[Source records]
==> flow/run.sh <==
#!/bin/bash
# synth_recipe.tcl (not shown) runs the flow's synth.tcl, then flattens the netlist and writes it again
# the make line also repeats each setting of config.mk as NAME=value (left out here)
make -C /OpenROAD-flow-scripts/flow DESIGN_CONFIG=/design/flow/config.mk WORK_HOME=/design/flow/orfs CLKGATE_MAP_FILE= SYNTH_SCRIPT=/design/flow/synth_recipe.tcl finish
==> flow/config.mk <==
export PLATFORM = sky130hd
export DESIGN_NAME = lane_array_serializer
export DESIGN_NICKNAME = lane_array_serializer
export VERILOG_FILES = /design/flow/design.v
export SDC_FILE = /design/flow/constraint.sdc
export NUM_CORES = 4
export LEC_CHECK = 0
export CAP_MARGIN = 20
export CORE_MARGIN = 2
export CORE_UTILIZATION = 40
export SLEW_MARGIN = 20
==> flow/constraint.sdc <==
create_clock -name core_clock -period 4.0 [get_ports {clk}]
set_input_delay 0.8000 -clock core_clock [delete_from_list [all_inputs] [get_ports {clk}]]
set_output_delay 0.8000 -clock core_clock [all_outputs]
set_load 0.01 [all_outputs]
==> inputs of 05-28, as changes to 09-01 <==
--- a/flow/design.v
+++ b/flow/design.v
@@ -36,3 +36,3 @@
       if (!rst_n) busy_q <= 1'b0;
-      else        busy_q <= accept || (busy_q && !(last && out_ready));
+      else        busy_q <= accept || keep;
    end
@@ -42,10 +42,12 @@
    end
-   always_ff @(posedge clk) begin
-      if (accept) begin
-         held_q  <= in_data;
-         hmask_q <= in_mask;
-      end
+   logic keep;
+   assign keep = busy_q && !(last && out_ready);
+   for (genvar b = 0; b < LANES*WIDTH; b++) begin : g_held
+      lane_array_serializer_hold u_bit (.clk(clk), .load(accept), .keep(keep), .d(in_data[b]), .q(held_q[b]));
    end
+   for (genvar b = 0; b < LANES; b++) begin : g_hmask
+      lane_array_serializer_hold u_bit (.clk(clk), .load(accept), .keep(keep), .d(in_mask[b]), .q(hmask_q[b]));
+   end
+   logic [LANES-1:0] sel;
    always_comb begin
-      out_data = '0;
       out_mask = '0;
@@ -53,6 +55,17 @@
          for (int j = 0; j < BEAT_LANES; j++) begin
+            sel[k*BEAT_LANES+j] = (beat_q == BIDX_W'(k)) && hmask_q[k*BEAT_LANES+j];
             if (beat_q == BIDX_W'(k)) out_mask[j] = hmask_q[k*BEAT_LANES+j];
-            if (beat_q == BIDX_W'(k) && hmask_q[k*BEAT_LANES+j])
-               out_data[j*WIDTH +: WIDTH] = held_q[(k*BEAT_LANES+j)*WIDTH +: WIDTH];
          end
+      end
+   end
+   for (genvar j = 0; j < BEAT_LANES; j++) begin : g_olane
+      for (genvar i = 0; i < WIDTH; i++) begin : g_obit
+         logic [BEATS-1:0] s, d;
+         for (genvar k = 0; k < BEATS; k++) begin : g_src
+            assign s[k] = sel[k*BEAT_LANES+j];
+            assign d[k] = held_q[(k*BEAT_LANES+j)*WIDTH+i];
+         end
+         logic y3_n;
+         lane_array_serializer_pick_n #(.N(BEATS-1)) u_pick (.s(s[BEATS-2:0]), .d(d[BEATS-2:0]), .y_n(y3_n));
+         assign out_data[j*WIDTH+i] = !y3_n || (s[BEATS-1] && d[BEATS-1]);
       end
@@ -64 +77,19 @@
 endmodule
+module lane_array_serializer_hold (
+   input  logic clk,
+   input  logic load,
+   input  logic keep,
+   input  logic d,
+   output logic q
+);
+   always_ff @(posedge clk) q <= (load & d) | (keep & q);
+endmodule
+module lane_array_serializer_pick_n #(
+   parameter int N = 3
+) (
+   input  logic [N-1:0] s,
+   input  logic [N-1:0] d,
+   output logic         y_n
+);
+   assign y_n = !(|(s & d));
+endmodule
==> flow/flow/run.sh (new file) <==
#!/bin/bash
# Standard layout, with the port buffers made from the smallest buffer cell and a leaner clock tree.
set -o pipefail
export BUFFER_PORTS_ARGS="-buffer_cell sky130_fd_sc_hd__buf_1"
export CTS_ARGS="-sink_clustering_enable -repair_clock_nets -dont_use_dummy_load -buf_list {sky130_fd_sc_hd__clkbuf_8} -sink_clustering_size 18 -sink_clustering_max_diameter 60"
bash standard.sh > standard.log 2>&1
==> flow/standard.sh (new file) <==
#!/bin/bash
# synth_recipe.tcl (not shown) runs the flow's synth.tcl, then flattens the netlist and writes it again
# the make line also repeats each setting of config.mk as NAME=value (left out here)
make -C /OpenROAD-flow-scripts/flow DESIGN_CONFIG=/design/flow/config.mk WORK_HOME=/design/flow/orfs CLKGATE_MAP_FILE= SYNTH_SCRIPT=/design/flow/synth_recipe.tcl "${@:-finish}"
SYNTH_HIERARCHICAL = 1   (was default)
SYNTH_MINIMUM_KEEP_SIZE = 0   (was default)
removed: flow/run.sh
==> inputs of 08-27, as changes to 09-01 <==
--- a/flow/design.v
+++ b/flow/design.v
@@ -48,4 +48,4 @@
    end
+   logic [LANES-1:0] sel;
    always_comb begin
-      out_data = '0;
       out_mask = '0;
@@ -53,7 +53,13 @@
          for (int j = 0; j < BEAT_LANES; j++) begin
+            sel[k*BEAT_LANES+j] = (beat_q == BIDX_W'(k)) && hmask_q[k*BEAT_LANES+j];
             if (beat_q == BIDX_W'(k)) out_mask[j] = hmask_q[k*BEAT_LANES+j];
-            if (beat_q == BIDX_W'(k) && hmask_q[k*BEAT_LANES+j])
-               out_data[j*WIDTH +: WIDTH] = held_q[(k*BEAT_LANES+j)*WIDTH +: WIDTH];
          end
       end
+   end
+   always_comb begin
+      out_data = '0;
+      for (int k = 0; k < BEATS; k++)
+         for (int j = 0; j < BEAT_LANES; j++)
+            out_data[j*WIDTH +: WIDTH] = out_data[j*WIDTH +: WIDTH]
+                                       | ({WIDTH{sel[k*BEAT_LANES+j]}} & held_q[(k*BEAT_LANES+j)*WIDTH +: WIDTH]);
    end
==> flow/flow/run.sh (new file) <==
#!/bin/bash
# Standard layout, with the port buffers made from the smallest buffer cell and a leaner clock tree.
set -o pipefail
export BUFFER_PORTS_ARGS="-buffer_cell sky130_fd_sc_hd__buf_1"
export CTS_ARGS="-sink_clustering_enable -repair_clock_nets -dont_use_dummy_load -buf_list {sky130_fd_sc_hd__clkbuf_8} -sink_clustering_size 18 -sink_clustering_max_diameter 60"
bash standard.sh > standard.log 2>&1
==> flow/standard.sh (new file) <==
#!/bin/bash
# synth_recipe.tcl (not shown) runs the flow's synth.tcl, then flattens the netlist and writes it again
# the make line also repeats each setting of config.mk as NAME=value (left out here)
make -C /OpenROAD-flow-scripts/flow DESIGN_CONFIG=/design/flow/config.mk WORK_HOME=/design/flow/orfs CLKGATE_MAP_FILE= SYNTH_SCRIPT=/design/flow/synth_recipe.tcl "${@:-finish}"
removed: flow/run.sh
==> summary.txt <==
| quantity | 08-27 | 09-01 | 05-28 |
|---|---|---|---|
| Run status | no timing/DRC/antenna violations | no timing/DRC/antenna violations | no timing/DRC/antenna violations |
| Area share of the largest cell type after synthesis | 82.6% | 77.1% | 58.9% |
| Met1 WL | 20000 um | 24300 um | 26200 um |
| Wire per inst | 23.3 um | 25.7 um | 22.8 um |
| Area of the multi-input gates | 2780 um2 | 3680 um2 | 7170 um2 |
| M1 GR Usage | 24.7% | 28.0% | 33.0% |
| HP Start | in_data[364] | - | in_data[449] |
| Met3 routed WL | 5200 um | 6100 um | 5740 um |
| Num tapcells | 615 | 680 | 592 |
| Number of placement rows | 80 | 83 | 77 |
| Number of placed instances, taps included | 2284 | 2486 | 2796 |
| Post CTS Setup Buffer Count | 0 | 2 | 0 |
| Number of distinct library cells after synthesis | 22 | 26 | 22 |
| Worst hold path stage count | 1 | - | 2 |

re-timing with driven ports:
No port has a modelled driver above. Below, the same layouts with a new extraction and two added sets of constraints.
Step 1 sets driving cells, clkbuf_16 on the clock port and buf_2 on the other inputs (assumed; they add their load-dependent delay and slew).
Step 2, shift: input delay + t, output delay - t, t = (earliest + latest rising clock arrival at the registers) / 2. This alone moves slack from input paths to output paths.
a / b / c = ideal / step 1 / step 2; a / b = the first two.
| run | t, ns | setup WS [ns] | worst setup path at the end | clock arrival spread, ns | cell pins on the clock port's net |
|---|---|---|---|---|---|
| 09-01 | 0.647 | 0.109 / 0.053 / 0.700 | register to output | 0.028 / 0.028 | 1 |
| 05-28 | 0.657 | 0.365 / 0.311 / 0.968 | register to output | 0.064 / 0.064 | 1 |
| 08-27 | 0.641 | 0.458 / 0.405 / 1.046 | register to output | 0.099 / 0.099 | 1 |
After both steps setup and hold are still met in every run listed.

▶ [TASK DESCRIPTION]: Each line above from the one with "um | 5740 um |" up to and including the one with "Step 2, shift: input" must be set down exactly, and no line outside that span may appear.

▶ [SOLUTION TO THIS TASK]:
| Met3 routed WL | 5200 um | 6100 um | 5740 um |
| Num tapcells | 615 | 680 | 592 |
| Number of placement rows | 80 | 83 | 77 |
| Number of placed instances, taps included | 2284 | 2486 | 2796 |
| Post CTS Setup Buffer Count | 0 | 2 | 0 |
| Number of distinct library cells after synthesis | 22 | 26 | 22 |
| Worst hold path stage count | 1 | - | 2 |

re-timing with driven ports:
No port has a modelled driver above. Below, the same layouts with a new extraction and two added sets of constraints.
Step 1 sets driving cells, clkbuf_16 on the clock port and buf_2 on the other inputs (assumed; they add their load-dependent delay and slew).
Step 2, shift: input delay + t, output delay - t, t = (earliest + latest rising clock arrival at the registers) / 2. This alone moves slack from input paths to output paths.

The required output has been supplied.